The plan is in place to ensure the safety of everyone participating in or attending the march, the NYPD says. In addition to the thousands of uniformed and plainclothes officers deployed along the entire parade route, there will be more than 100 blocker cars and sand trucks in place along the route.
Heavy weapons teams, Bomb Squad personnel, K-9s (bomb sniffing and vapor wake dogs), Critical Response Command Officers, rooftop observation posts and the Counterterrorism Bureau will also be monitoring unauthorized drone usage, according to police.
This year’s march will pass through Midtown and the West Village, passing by the historic Stonewall Inn. The march will step-off at noon from 25th Street and 5th Avenue, travel southbound on 5th Avenue to West 8th Street, west on 8th Street to Greenwich Avenue, west on Greenwich Avenue to Christopher Street, west on Christopher Street to 7th Avenue and then northbound through the dispersal point at 23rd Street, police say.
The pedestrian crossings will be located along 5th Avenue, 6th Avenue and 7th Avenue. The crossings are:
- 23rd Street & 5th Avenue
- 21st Street & 5th Avenue
- 17th Street & 5th Avenue
- 14th Street & 5th Avenue
- 13th Street & 5th Avenue
- 10th Street & 5th Avenue
- 23rd Street & 6th Street
- 14th Street & 6th Street
- 10th Street & 6th Street
- Waverly Place & 6th Street
- 23rd Street & 7th Avenue
- 21st Street & 7th Avenue
- 17th Street & 7th Avenue
- 14th Street & 7th Avenue
- 13th Street & 7th Avenue
- Greenwich Avenue & 7th Avenue
- Perry Street & 7th Avenue
- 10th Street & 7th Avenue
- Grove Street & 7th Avenue
There will be no cross town traffic along the route during the march, police announced. Larger viewing areas as well as an Americans with Disabilities Act viewing area will be provided.
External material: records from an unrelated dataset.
**src/rtl/sss_pkg.sv**
```systemverilog
/*
  shared constants and types of the serial step sequencer.
  assumes a 200 MHz core clock and an external byte-wide UART on the link side.
*/
// ==========================================================
// package
package sss_pkg;
  // clock rate and 1 ms tick
  localparam int unsigned CLK_MHZ = 200;
  localparam int unsigned TICK_US = 1000;
  localparam int unsigned TICK_CYC = TICK_US * CLK_MHZ;
  // supervision limit, the same figure for all three timers
  localparam int unsigned TMO_S = 3;
  localparam int unsigned TMO_TICKS = TMO_S * 1000000 / TICK_US;
  // sequence identity and step limits
  localparam logic [9:0] SEQ_NO = 10'h384;
  localparam logic [3:0] RETRY_RST = 4'h3;
  localparam logic [3:0] RETRY_MAX = 4'h9;
  localparam logic [3:0] MAX_STEP = 4'hF;
  // fixed trigger text, first character in the top byte
  localparam logic [55:0] TRIG_MSG = 56'h54524947474552;
  localparam logic [2:0] TRIG_LAST = 3'h6;
  localparam logic [7:0] CHR_CR = 8'h0D;
  localparam logic [7:0] CHR_LF = 8'h0A;
  // register offsets
  localparam logic [7:0] A_CTRL = 8'h00;
  localparam logic [7:0] A_CFG = 8'h04;
  localparam logic [7:0] A_STAT = 8'h08;
  localparam logic [7:0] A_IRQ_ST = 8'h0C;
  localparam logic [7:0] A_IRQ_CLR = 8'h10;
  localparam logic [7:0] A_IRQ_EN = 8'h14;
  localparam logic [7:0] A_SEQ = 8'h18;
  // interrupt bit positions
  localparam int IRQ_DONE = 0;
  localparam int IRQ_ERR = 1;
  localparam int IRQ_TMO = 2;
  localparam int IRQ_W = 3;
  localparam int CFG_W = 16;
  // ==========================================================
  // types
  typedef enum logic [2:0] {ACT_END, ACT_NEXT, ACT_ABORT, ACT_GOTO, ACT_MATRIX} sss_act_t;
  typedef enum logic [1:0] {CMD_SEND_RECV, CMD_SEND, CMD_RECV} sss_cmd_t;
  typedef enum logic [2:0] {ST_IDLE, ST_SEND, ST_RXWAIT, ST_RXDATA} sss_state_t;
  // step configuration, bit layout of the cfg register
  typedef struct packed {
    sss_cmd_t cmd;
    logic [3:0] goto_step;
    sss_act_t err_act;
    sss_act_t next_act;
    logic [3:0] retry;
  } sss_cfg_t;
  localparam sss_cfg_t CFG_RST = '{cmd: CMD_SEND_RECV, goto_step: 4'h0,
    err_act: ACT_ABORT, next_act: ACT_END, retry: RETRY_RST};
  // register port request
  typedef struct packed {
    logic wr;
    logic rd;
    logic [7:0] addr;
    logic [31:0] wdata;
  } sss_req_t;
  // one byte with its valid flag
  typedef struct packed {
    logic valid;
    logic [7:0] data;
  } sss_byte_t;
endpackage : sss_pkg

```
**src/rtl/sss_seq_top.sv**
```systemverilog
/*
  serial step sequencer: sends the trigger text, collects the CR LF ended
  result, supervises with three timers, retries and applies step actions.
  assumes a byte UART outside with valid/ready on transmit and a one-cycle
  valid per received byte; register port strobes are one cycle long.
*/
// Function
// - one step pairs send and receive message
// - receive-wait timer bounds wait for first byte
// - receive timer bounds whole message reception
// - send timer bounds first to last byte
// - failed step retried up to retry count
// - retries only for send-and-receive command
// - next action on success, error action on failure
// - end action finishes sequence, normally after success, abnormally after failure
// - next action advances to following step
// - abort action stops sequence, reports abnormal end
// - goto action jumps to configured step
// - matrix action picks path from matched case
// - send message is fixed text TRIGGER
`timescale 1ns/1ps
// ==========================================================
// top
module sss_seq_top #(
  parameter int unsigned P_TICK_CYC = sss_pkg::TICK_CYC,
  parameter int unsigned P_TMO_TICKS = sss_pkg::TMO_TICKS
) (
  input logic i_core_clk,
  input logic i_arst_n,
  input sss_pkg::sss_req_t i_req,
  output logic [31:0] o_rdata,
  output sss_pkg::sss_byte_t o_tx,
  input logic i_tx_ready,
  input sss_pkg::sss_byte_t i_rx,
  output sss_pkg::sss_byte_t o_res,
  output logic o_res_end,
  output logic o_irq
);
  import sss_pkg::*;

  // ==========================================================
  // state
  typedef struct packed {
    sss_state_t st; // sequencer phase
    sss_cfg_t cfg; // step configuration
    logic [3:0] step; // current step number
    logic [3:0] retry_left; // retries still allowed
    logic [2:0] idx; // trigger character index
    logic cr_seen; // last byte was CR
    logic rearm; // holds timers clear for one cycle
    logic busy; // sequence running
    logic done; // normal end
    logic err; // abnormal end
    sss_byte_t tx; // byte offered to the UART
    sss_byte_t res; // received byte passed on
    logic res_end; // terminator seen
    logic [IRQ_W-1:0] irq_st; // sticky events
    logic [IRQ_W-1:0] irq_en; // event enables
    logic [31:0] rdata; // read answer
    logic irq; // interrupt level
  } sss_seq_st_t;
  sss_seq_st_t q, d;

  logic tick; // 1 ms enable
  logic exp_fs; // send timer expired
  logic exp_tr; // receive-wait timer expired
  logic exp_fr; // receive timer expired
  logic tmo; // timeout of the live phase
  logic rx_act; // byte taken by the sequencer
  logic rx_term; // byte closes the result

  // ==========================================================
  // helpers
  // character idx of the trigger text
  function automatic logic [7:0] trig_byte(input logic [2:0] idx);
    logic [55:0] sh;
    sh = TRIG_MSG << {idx, 3'h0};
    return sh[55:48];
  endfunction : trig_byte

  // register read decode
  function automatic logic [31:0] rd_mux(input sss_seq_st_t s, input logic [7:0] a);
    logic [31:0] r;
    r = 32'h0;
    if (a == A_CFG) begin
      r = {16'h0, s.cfg};
    end else if (a == A_STAT) begin
      r = {20'h0, s.retry_left, s.step, 1'b0, s.err, s.done, s.busy};
    end else if (a == A_IRQ_ST) begin
      r = {29'h0, s.irq_st};
    end else if (a == A_IRQ_EN) begin
      r = {29'h0, s.irq_en};
    end else if (a == A_SEQ) begin
      r = {22'h0, SEQ_NO};
    end
    return r;
  endfunction : rd_mux

  // start the current step afresh; the rearm cycle restarts its timer
  function automatic sss_seq_st_t begin_step(input sss_seq_st_t s);
    s.idx = 3'h0;
    s.cr_seen = 1'b0;
    s.rearm = 1'b1;
    if (s.cfg.cmd == CMD_RECV) begin
      s.st = ST_RXWAIT;
      s.tx.valid = 1'b0;
    end else begin
      s.st = ST_SEND;
      s.tx.valid = 1'b1;
      s.tx.data = trig_byte(3'h0);
    end
    return s;
  endfunction : begin_step

  // end of the sequence, normal or abnormal
  function automatic sss_seq_st_t halt(input sss_seq_st_t s, input logic ok);
    s.st = ST_IDLE;
    s.tx.valid = 1'b0;
    s.busy = 1'b0;
    s.done = ok;
    s.err = !ok;
    return s;
  endfunction : halt

  // move to a new step with a full retry budget
  function automatic sss_seq_st_t goto_step(input sss_seq_st_t s, input logic [3:0] n);
    s.step = n;
    s.retry_left = s.cfg.retry;
    return begin_step(s);
  endfunction : goto_step

  // carry out a step action; ok tells success from error
  function automatic sss_seq_st_t finish(input sss_seq_st_t s, input sss_act_t a,
                                         input logic ok);
    sss_act_t act;
    act = a;
    // one receive message only: it is case 0, anything else is the other case
    if (a == ACT_MATRIX) begin
      act = ok ? ACT_NEXT : ACT_ABORT;
    end
    case (act)
      ACT_END: begin
        s = halt(s, ok);
      end
      ACT_NEXT: begin
        if (s.step == MAX_STEP) begin
          s = halt(s, ok);
        end else begin
          s = goto_step(s, s.step + 4'h1);
        end
      end
      ACT_GOTO: begin
        s = goto_step(s, s.cfg.goto_step);
      end
      default: begin
        s = halt(s, 1'b0);
      end
    endcase
    return s;
  endfunction : finish

  // failed step: retry while allowed, else the error action
  function automatic sss_seq_st_t fail_step(input sss_seq_st_t s);
    if (s.cfg.cmd == CMD_SEND_RECV && s.retry_left != 4'h0) begin
      s.retry_left = s.retry_left - 4'h1;
      s = begin_step(s);
    end else begin
      s = finish(s, s.cfg.err_act, 1'b0);
    end
    return s;
  endfunction : fail_step

  // ==========================================================
  // timers
  sss_tick_div #(.P_DIV(P_TICK_CYC)) u_tick (
    .i_core_clk(i_core_clk),
    .i_arst_n(i_arst_n),
    .o_tick(tick)
  );

  // send: first byte offered to last byte taken
  sss_sup_tmr #(.P_LIMIT(P_TMO_TICKS)) u_tfs (
    .i_core_clk(i_core_clk),
    .i_arst_n(i_arst_n),
    .i_run(q.st == ST_SEND && !q.rearm),
    .i_tick(tick),
    .o_expired(exp_fs)
  );

  // wait before the first received byte
  sss_sup_tmr #(.P_LIMIT(P_TMO_TICKS)) u_tr (
    .i_core_clk(i_core_clk),
    .i_arst_n(i_arst_n),
    .i_run(q.st == ST_RXWAIT && !q.rearm),
    .i_tick(tick),
    .o_expired(exp_tr)
  );

  // first received byte to terminator
  sss_sup_tmr #(.P_LIMIT(P_TMO_TICKS)) u_tfr (
    .i_core_clk(i_core_clk),
    .i_arst_n(i_arst_n),
    .i_run(q.st == ST_RXDATA && !q.rearm),
    .i_tick(tick),
    .o_expired(exp_fr)
  );

  // a pulse only counts in the phase that armed it
  assign tmo = (exp_fs && q.st == ST_SEND) || (exp_tr && q.st == ST_RXWAIT) ||
               (exp_fr && q.st == ST_RXDATA);
  assign rx_act = i_rx.valid && !tmo && (q.st == ST_RXWAIT || q.st == ST_RXDATA);
  // the partner closes every result with CR LF
  assign rx_term = rx_act && q.cr_seen && i_rx.data == CHR_LF;

  // ==========================================================
  // next state
  always_comb begin
    logic [IRQ_W-1:0] ev;
    ev = '0;
    d = q;
    d.res.valid = 1'b0;
    d.res_end = 1'b0;
    d.rearm = 1'b0;
    d.rdata = 32'h0;
    // register writes
    if (i_req.wr) begin
      if (i_req.addr == A_CTRL) begin
        // start is ignored while a sequence runs
        if (i_req.wdata[0] && !q.busy) begin
          d.busy = 1'b1;
          d.done = 1'b0;
          d.err = 1'b0;
          d = goto_step(d, 4'h0);
        end
      end else if (i_req.addr == A_CFG) begin
        d.cfg = sss_cfg_t'(i_req.wdata[CFG_W-1:0]);
        if (d.cfg.retry > RETRY_MAX) begin
          d.cfg.retry = RETRY_MAX;
        end
      end else if (i_req.addr == A_IRQ_CLR) begin
        d.irq_st = q.irq_st & ~i_req.wdata[IRQ_W-1:0];
      end else if (i_req.addr == A_IRQ_EN) begin
        d.irq_en = i_req.wdata[IRQ_W-1:0];
      end
    end
    // read answer stands for the next cycle only
    if (i_req.rd) begin
      d.rdata = rd_mux(q, i_req.addr);
    end
    // sequencer
    case (q.st)
      ST_SEND: begin
        if (tmo) begin
          d = fail_step(d);
        end else if (q.tx.valid && i_tx_ready) begin
          if (q.idx == TRIG_LAST) begin
            d.tx.valid = 1'b0;
            if (q.cfg.cmd == CMD_SEND) begin
              d = finish(d, q.cfg.next_act, 1'b1);
            end else begin
              d.st = ST_RXWAIT;
            end
          end else begin
            d.idx = q.idx + 3'h1;
            d.tx.data = trig_byte(d.idx);
          end
        end
      end
      ST_RXWAIT, ST_RXDATA: begin
        if (tmo) begin
          d = fail_step(d);
        end else if (rx_act) begin
          d.st = ST_RXDATA;
          d.res.valid = 1'b1;
          d.res.data = i_rx.data;
          d.cr_seen = (i_rx.data == CHR_CR);
          if (rx_term) begin
            d.res_end = 1'b1;
            d = finish(d, q.cfg.next_act, 1'b1);
          end
        end
      end
      default: begin
        // idle: bytes from the partner are dropped
      end
    endcase
    // events set after any clear, so a same-cycle event survives
    ev[IRQ_DONE] = d.done && !q.done;
    ev[IRQ_ERR] = d.err && !q.err;
    ev[IRQ_TMO] = tmo;
    d.irq_st = d.irq_st | ev;
    d.irq = |(d.irq_st & d.irq_en);
  end

  // ==========================================================
  // state register
  always_ff @(posedge i_core_clk or negedge i_arst_n) begin
    if (!i_arst_n) begin
      q <= '0;
      q.cfg <= CFG_RST;
    end else begin
      q <= d;
    end
  end

  assign o_rdata = q.rdata;
  assign o_tx = q.tx;
  assign o_res = q.res;
  assign o_res_end = q.res_end;
  assign o_irq = q.irq;
endmodule : sss_seq_top

```
**src/rtl/sss_sup_tmr.sv**
```systemverilog
/*
  supervision timer: counts ticks while i_run is high, pulses o_expired once.
  assumes i_tick is a one-cycle enable; dropping i_run rearms the timer.
*/
`timescale 1ns/1ps
// ==========================================================
// supervision timer
module sss_sup_tmr #(
  parameter int unsigned P_LIMIT = 3000
) (
  input logic i_core_clk,
  input logic i_arst_n,
  input logic i_run,
  input logic i_tick,
  output logic o_expired
);
  import sss_pkg::*;
  typedef struct packed {
    logic [31:0] cnt; // whole ticks seen
    logic fired; // holds off a second pulse
    logic exp; // registered expiry pulse
  } sss_tmr_st_t;
  sss_tmr_st_t q, d;

  // tick phase is free, so expiry lands up to one tick early
  always_comb begin
    d = q;
    d.exp = 1'b0;
    if (!i_run) begin
      d.cnt = 32'h0;
      d.fired = 1'b0;
    end else if (i_tick && !q.fired) begin
      if (q.cnt == 32'(P_LIMIT - 1)) begin
        d.fired = 1'b1;
        d.exp = 1'b1;
      end else begin
        d.cnt = q.cnt + 32'h1;
      end
    end
  end

  // state register
  always_ff @(posedge i_core_clk or negedge i_arst_n) begin
    if (!i_arst_n) begin
      q <= '0;
    end else begin
      q <= d;
    end
  end

  assign o_expired = q.exp;
endmodule : sss_sup_tmr

```
**src/rtl/sss_tick_div.sv**
```systemverilog
/*
  divider that makes a one-cycle enable pulse every P_DIV clocks.
  assumes a free running clock and P_DIV of at least 2.
*/
`timescale 1ns/1ps
// ==========================================================
// tick divider
module sss_tick_div #(
  parameter int unsigned P_DIV = 200000
) (
  input logic i_core_clk,
  input logic i_arst_n,
  output logic o_tick
);
  import sss_pkg::*;
  typedef struct packed {
    logic [31:0] cnt; // cycles in the current period
    logic tick; // registered enable
  } sss_div_st_t;
  sss_div_st_t q, d;

  // count up and wrap, pulse on wrap
  always_comb begin
    d = q;
    d.tick = 1'b0;
    if (q.cnt == 32'(P_DIV - 1)) begin
      d.cnt = 32'h0;
      d.tick = 1'b1;
    end else begin
      d.cnt = q.cnt + 32'h1;
    end
  end

  // state register
  always_ff @(posedge i_core_clk or negedge i_arst_n) begin
    if (!i_arst_n) begin
      q <= '0;
    end else begin
      q <= d;
    end
  end

  assign o_tick = q.tick;
endmodule : sss_tick_div

```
“The LGBTQ community is an essential part of New York City. And during 2019 Pride Month, it is the NYPD’s mission – as it is for every large event held in our great city throughout the year – to ensure that everyone can enjoy the festivities safely, free from violence and intolerance,” Police Commissioner James P. O’Neill said in a press release.
The NYPD also urges anyone who may see something that appears to be suspicious to find a police officer, call 911 or call the terrorism tip line at 1-888-NYC-SAFE.
Those who want to stay-up-date when it comes to WorldPride NYC events, a new text notification system launched by the city last week aims to do just that.
The New York City Emergency Management Department announced Wednesday that Notify NYC, the city's official emergency communication program, has launched an opt-in short message service (SMS) that will provide information about WorldPride NYC events.
Those who want to opt-in can text the keyword NYCPRIDE2019 to 692692 (NYCNYC) to receive alerts and updates about events including the World Pride Opening Ceremony, the Stonewall 50 Commemoration, the Pride March and updates on weather, road closures, traffic delays and other information that may impact the scheduled events. Message and data rates may apply.